Solution structure and intramolecular exchange of methyl-cytosine binding domain protein 4 (MBD4) on DNA suggests a mechanism to scan for mCpG/TpG mismatches.

Unlike other members of the methyl-cytosine binding domain (MBD) family, MBD4 serves as a potent DNA glycosylase in DNA mismatch repair specifically targeting (m)CpG/TpG mismatches arising from spontaneous deamination of methyl-cytosine. The protein contains an N-terminal MBD (MBD4(MBD)) and a C-terminal glycosylase domain (MBD4(GD)) separated by a long linker. This arrangement suggests that the MBD4(MBD) either directly augments enzymatic catalysis by the MBD4(GD) or targets the protein to regions enriched for (m)CpG/TpG mismatches. Here we present structural and dynamic studies of MBD4(MBD) bound to dsDNA. We show that MBD4(MBD) binds with a modest preference for (m)CpG as compared to mismatch, unmethylated and hydroxymethylated DNA. We find that while MBD4(MBD) exhibits slow exchange between molecules of DNA (intermolecular exchange), the domain exhibits fast exchange between two sites in the same molecule of dsDNA (intramolecular exchange).

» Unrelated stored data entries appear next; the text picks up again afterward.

### src/core/pwm_regs.vh
// constants for the pwm fault protection control block
// assumes a 32-bit apb master; each register sits in one aligned word
// How it works
// - with limit enabled, delay writes above the limit are dropped
// - eight enable bits gate the eight error inputs
// - input 0 is phase protect, inputs 1..7 are comparators 2..8
// - action code: stop now, stop at period end, shrink-then-stop, shrink
// - codes of inputs 0..3 in action_lo, inputs 4..7 in action_hi
// - active flag is OR of enabled sources, clears when they vanish
// - action fields cannot be written while the active flag is set
// - soft trigger flag bit 5 is set by hardware, only cleared by software
// - bit 4 of status_soft enables the software error bit
// - bits 1..0 of status_soft hold the software error action code
// - polarity bit 0 inverts channels 0 and 2, bit 1 channels 1 and 3
// - buffered 12-bit period; frequency is clock over period plus one
// - live 12-bit counter readable, writes there do nothing
// - channel 0/2 dead time is a buffered 12-bit value
// - unimplemented upper bits read zero, all bits reset to zero
// - dead time lasts value plus one cycles, capped at the duty
// - software error bit acts only while its enable is set
// - run rising clears the counter, falling holds it
`ifndef PWM_FAULT_REGS_VH
`define PWM_FAULT_REGS_VH

`define OFS_ERR_ENABLE     8'h00
`define OFS_ACTION_LO      8'h04
`define OFS_ACTION_HI      8'h08
`define OFS_STATUS_SOFT    8'h0c
`define OFS_POLARITY       8'h10
`define OFS_PERIOD_LOW     8'h14
`define OFS_PERIOD_HIGH    8'h18
`define OFS_DUTY_LOW       8'h1c
`define OFS_DUTY_HIGH      8'h20
`define OFS_COUNTER_LOW    8'h24
`define OFS_COUNTER_HIGH   8'h28
`define OFS_DEADTIME_LOW   8'h2c
`define OFS_DEADTIME_HIGH  8'h30
`define OFS_CONTROL        8'h34
`define OFS_DELAY          8'h38
`define OFS_DELAY_LIMIT    8'h3c
`define OFS_MIN_PERIOD     8'h40

`define BIT_ACTIVE_FLAG    7
`define BIT_SOFT_FLAG      5
`define BIT_SOFT_ENABLE    4
`define BIT_RUN            0
`define BIT_LIMIT_ENABLE   1
`define BIT_SOFT_ERROR     2

`define ACT_STOP_NOW       2'b00
`define ACT_STOP_END       2'b01
`define ACT_SHRINK_STOP    2'b10
`define ACT_SHRINK_ONLY    2'b11

`endif

### src/core/pwm_fault_protection_control.v
// pwm generator core with error protection, polarity and buffered timing
// assumes apb master on the pwm clock; error inputs already synchronous
//
// Register access over APB and the placing of the registers were left to the implementer.
`timescale 1ns/1ps
`default_nettype none
`include "pwm_regs.vh"

module pwm_fault_protection_control
#(
  parameter [11:0] shrink_step = 12'h001
)
(
  input  wire        clock,
  input  wire        srst,
  input  wire        psel,
  input  wire        penable,
  input  wire        pwrite,
  input  wire [7:0]  paddr,
  input  wire [31:0] pwdata,
  output reg  [31:0] prdata,
  output reg         pready,
  output reg         pslverr,
  input  wire        phase_protect_out,
  input  wire [6:0]  overvolt_comp_out,
  output reg  [3:0]  pwm_out,
  output reg         pwm_shutdown
);

  reg  [7:0]  error_source_enable;
  reg  [7:0]  protection_action_lo;
  reg  [7:0]  protection_action_hi;
  reg         soft_trigger_flag;
  reg         soft_trigger_enable;
  reg  [1:0]  soft_action;
  reg         protection_active_flag;
  reg  [1:0]  output_polarity;
  reg  [11:0] period_value;
  reg  [11:0] duty_value;
  reg  [11:0] deadtime_a_value;
  reg         run_control;
  reg         delay_limit_enable;
  reg         software_error_bit;
  reg  [10:0] output_delay_value;
  reg  [10:0] delay_limit;
  reg  [11:0] minimum_period;
  reg  [11:0] counter;
  reg  [11:0] act_period;
  reg  [11:0] act_duty;
  reg  [11:0] act_deadtime;
  reg         run_prev;
  reg         stop_pending;
  reg         soft_prev;

  wire [7:0]  error_input;
  wire [7:0]  err_live;
  wire        soft_live;
  wire        any_live;
  wire        wr_en;
  wire        rd_setup;
  wire        boundary;
  wire        adjusting;
  reg         want_now;
  reg         want_end;
  reg         want_shrink_stop;
  reg         want_shrink;
  reg  [31:0] next_prdata;
  reg         next_err;
  reg  [3:0]  next_pwm;
  integer     i;

  // unpacks the code of one source from the two action registers
  function [1:0] action_of;
    input [2:0] idx;
    input [7:0] lo;
    input [7:0] hi;
    begin
      if (idx[2])
        action_of = hi[{idx[1:0], 1'b0} +: 2];
      else
        action_of = lo[{idx[1:0], 1'b0} +: 2];
    end
  endfunction

  // zero-extends a narrow field into a bus word
  function [31:0] word12;
    input [11:0] v;
    begin
      word12 = {20'h00000, v};
    end
  endfunction

  // comparators 2..8 sit above the phase input in the error vector
  assign error_input = {overvolt_comp_out, phase_protect_out};
  assign err_live    = error_input & error_source_enable;
  assign soft_live   = software_error_bit & soft_trigger_enable;
  assign any_live    = (|err_live) | soft_live;
  assign wr_en       = psel & penable & pwrite;
  assign rd_setup    = psel & ~penable & ~pwrite;
  assign boundary    = (counter >= act_period);
  assign adjusting   = want_shrink | want_shrink_stop;

  // collect the actions demanded by every live source
  // several may be live at once and the harshest one decides the stop
  always @*
  begin
    want_now = 1'b0;
    want_end = 1'b0;
    want_shrink_stop = 1'b0;
    want_shrink = 1'b0;
    for (i = 0; i < 9; i = i + 1)
    begin
      if ((i < 8) ? err_live[i] : soft_live)
      begin
        case ((i < 8) ? action_of(i[2:0], protection_action_lo,
                                  protection_action_hi) : soft_action)
          `ACT_STOP_NOW:    want_now = 1'b1;
          `ACT_STOP_END:    want_end = 1'b1;
          `ACT_SHRINK_STOP: want_shrink_stop = 1'b1;
          `ACT_SHRINK_ONLY: want_shrink = 1'b1;
          default:          want_now = 1'b1;
        endcase
      end
    end
  end

  // read mux and unmapped-address decode
  always @*
  begin
    next_prdata = 32'h00000000;
    next_err = 1'b0;
    case (paddr)
      `OFS_ERR_ENABLE:    next_prdata = {24'h000000, error_source_enable};
      `OFS_ACTION_LO:     next_prdata = {24'h000000, protection_action_lo};
      `OFS_ACTION_HI:     next_prdata = {24'h000000, protection_action_hi};
      `OFS_STATUS_SOFT:   next_prdata = {24'h000000, protection_active_flag,
                                         1'b0, soft_trigger_flag,
                                         soft_trigger_enable, 2'b00,
                                         soft_action};
      `OFS_POLARITY:      next_prdata = {30'h0, output_polarity};
      `OFS_PERIOD_LOW:    next_prdata = {24'h000000, period_value[7:0]};
      `OFS_PERIOD_HIGH:   next_prdata = {28'h0000000, period_value[11:8]};
      `OFS_DUTY_LOW:      next_prdata = {24'h000000, duty_value[7:0]};
      `OFS_DUTY_HIGH:     next_prdata = {28'h0000000, duty_value[11:8]};
      `OFS_COUNTER_LOW:   next_prdata = {24'h000000, counter[7:0]};
      `OFS_COUNTER_HIGH:  next_prdata = {28'h0000000, counter[11:8]};
      `OFS_DEADTIME_LOW:  next_prdata = {24'h000000, deadtime_a_value[7:0]};
      `OFS_DEADTIME_HIGH: next_prdata = {28'h0000000, deadtime_a_value[11:8]};
      `OFS_CONTROL:       next_prdata = {29'h0, software_error_bit,
                                         delay_limit_enable, run_control};
      `OFS_DELAY:         next_prdata = {21'h0, output_delay_value};
      `OFS_DELAY_LIMIT:   next_prdata = {21'h0, delay_limit};
      `OFS_MIN_PERIOD:    next_prdata = word12(minimum_period);
      default:            next_err = 1'b1;
    endcase
  end

  // apb answers with no wait state; read data is captured in setup
  // pready only drops in reset, so a master never waits on this block
  always @(posedge clock)
  begin
    if (srst)
    begin
      prdata  <= 32'h00000000;
      pready  <= 1'b0;
      pslverr <= 1'b0;
    end
    else
    begin
      pready <= 1'b1;
      if (rd_setup)
        prdata <= next_prdata;
      if (psel & ~penable)
        pslverr <= next_err;
    end
  end

  // software-visible registers
  // a locked action code cannot be softened by software while its fault
  // is still being handled
  always @(posedge clock)
  begin
    if (srst)
    begin
      error_source_enable  <= 8'h00;
      protection_action_lo <= 8'h00;
      protection_action_hi <= 8'h00;
      soft_trigger_enable  <= 1'b0;
      soft_action          <= 2'b00;
      output_polarity      <= 2'b00;
      period_value         <= 12'h000;
      duty_value           <= 12'h000;
      deadtime_a_value     <= 12'h000;
      run_control          <= 1'b0;
      delay_limit_enable   <= 1'b0;
      software_error_bit   <= 1'b0;
      output_delay_value   <= 11'h000;
      delay_limit          <= 11'h000;
      minimum_period       <= 12'h000;
    end
    else if (wr_en)
    begin
      case (paddr)
        `OFS_ERR_ENABLE: error_source_enable <= pwdata[7:0];
        `OFS_ACTION_LO:
          if (!protection_active_flag)
            protection_action_lo <= pwdata[7:0];
        `OFS_ACTION_HI:
          if (!protection_active_flag)
            protection_action_hi <= pwdata[7:0];
        `OFS_STATUS_SOFT:
        begin
          soft_trigger_enable <= pwdata[`BIT_SOFT_ENABLE];
          if (!protection_active_flag)
            soft_action <= pwdata[1:0];
        end
        `OFS_POLARITY:      output_polarity <= pwdata[1:0];
        `OFS_PERIOD_LOW:    period_value[7:0] <= pwdata[7:0];
        `OFS_PERIOD_HIGH:   period_value[11:8] <= pwdata[3:0];
        `OFS_DUTY_LOW:      duty_value[7:0] <= pwdata[7:0];
        `OFS_DUTY_HIGH:     duty_value[11:8] <= pwdata[3:0];
        `OFS_DEADTIME_LOW:  deadtime_a_value[7:0] <= pwdata[7:0];
        `OFS_DEADTIME_HIGH: deadtime_a_value[11:8] <= pwdata[3:0];
        `OFS_CONTROL:
        begin
          run_control        <= pwdata[`BIT_RUN];
          delay_limit_enable <= pwdata[`BIT_LIMIT_ENABLE];
          software_error_bit <= pwdata[`BIT_SOFT_ERROR];
        end
        // the limit only guards new writes; a larger stored value stays
        `OFS_DELAY:
          if (!delay_limit_enable || pwdata[10:0] <= delay_limit)
            output_delay_value <= pwdata[10:0];
        `OFS_DELAY_LIMIT:   delay_limit <= pwdata[10:0];
        `OFS_MIN_PERIOD:    minimum_period <= pwdata[11:0];
        default:            minimum_period <= minimum_period;
      endcase
    end
  end

  // protection flags; the hardware set wins over a software clear
  // the active flag trails its sources by one cycle
  always @(posedge clock)
  begin
    if (srst)
    begin
      protection_active_flag <= 1'b0;
      soft_trigger_flag      <= 1'b0;
      soft_prev              <= 1'b0;
    end
    else
    begin
      protection_active_flag <= any_live;
      soft_prev <= soft_live;
      if (soft_live & ~soft_prev)
        soft_trigger_flag <= 1'b1;
      else if (wr_en && paddr == `OFS_STATUS_SOFT &&
               !pwdata[`BIT_SOFT_FLAG])
        soft_trigger_flag <= 1'b0;
    end
  end

  // counter, shadow loading and protection-driven shutdown
  // stop reasons latch until run_control rises again, so a fault that
  // clears by itself never restarts the bridge unasked
  always @(posedge clock)
  begin
    if (srst)
    begin
      counter      <= 12'h000;
      act_period   <= 12'h000;
      act_duty     <= 12'h000;
      act_deadtime <= 12'h000;
      run_prev     <= 1'b0;
      stop_pending <= 1'b0;
      pwm_shutdown <= 1'b0;
    end
    else
    begin
      run_prev <= run_control;
      if (run_control & ~run_prev)
      begin
        counter      <= 12'h000;
        act_period   <= period_value;
        act_duty     <= duty_value;
        act_deadtime <= deadtime_a_value;
        stop_pending <= 1'b0;
        pwm_shutdown <= 1'b0;
      end
      else if (run_control && !pwm_shutdown)
      begin
        if (want_now)
          pwm_shutdown <= 1'b1;
        if (want_end)
          stop_pending <= 1'b1;
        if (boundary)
        begin
          counter <= 12'h000;
          if (stop_pending | want_end)
            pwm_shutdown <= 1'b1;
          else if (want_shrink_stop && act_period < minimum_period)
            pwm_shutdown <= 1'b1;
          // shrinking stops at the floor so the count never wraps
          if (adjusting && act_period > shrink_step)
            act_period <= act_period - shrink_step;
          else if (!adjusting)
            act_period <= period_value;
          // shadows move only here and at run start, so no period mixes old and new values
          act_duty     <= duty_value;
          act_deadtime <= deadtime_a_value;
        end
        else
          counter <= counter + 12'h001;
      end
    end
  end

  // complementary outputs; channel 0/2 waits out the dead time first
  // a stop-now demand darkens the outputs at once, on the same edge
  // that sets pwm_shutdown itself
  always @*
  begin
    next_pwm = 4'h0;
    if (run_control && !pwm_shutdown && !want_now)
    begin
      next_pwm[0] = (counter < act_duty) &&
                    (counter > ((act_deadtime > act_duty) ?
                                act_duty : act_deadtime));
      next_pwm[1] = (counter >= act_duty);
      next_pwm[2] = next_pwm[0];
      next_pwm[3] = next_pwm[1];
      next_pwm = next_pwm ^ {output_polarity[1], output_polarity[0],
                             output_polarity[1], output_polarity[0]};
    end
  end

  // registered so the bridge never sees a combinational glitch
  always @(posedge clock)
  begin
    if (srst)
      pwm_out <= 4'h0;
    else
      pwm_out <= next_pwm;
  end

endmodule
`default_nettype wire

Introducing a single-strand defect between binding sites does not greatly reduce the intramolecular exchange rate, consistent with a local hopping mechanism for moving along the DNA. These results support a model in which the MBD4(MBD4) targets the intact protein to (m)CpG islands and promotes scanning by rapidly exchanging between successive (m)CpG sites which facilitates repair of nearby (m)CpG/TpG mismatches by the glycosylase domain.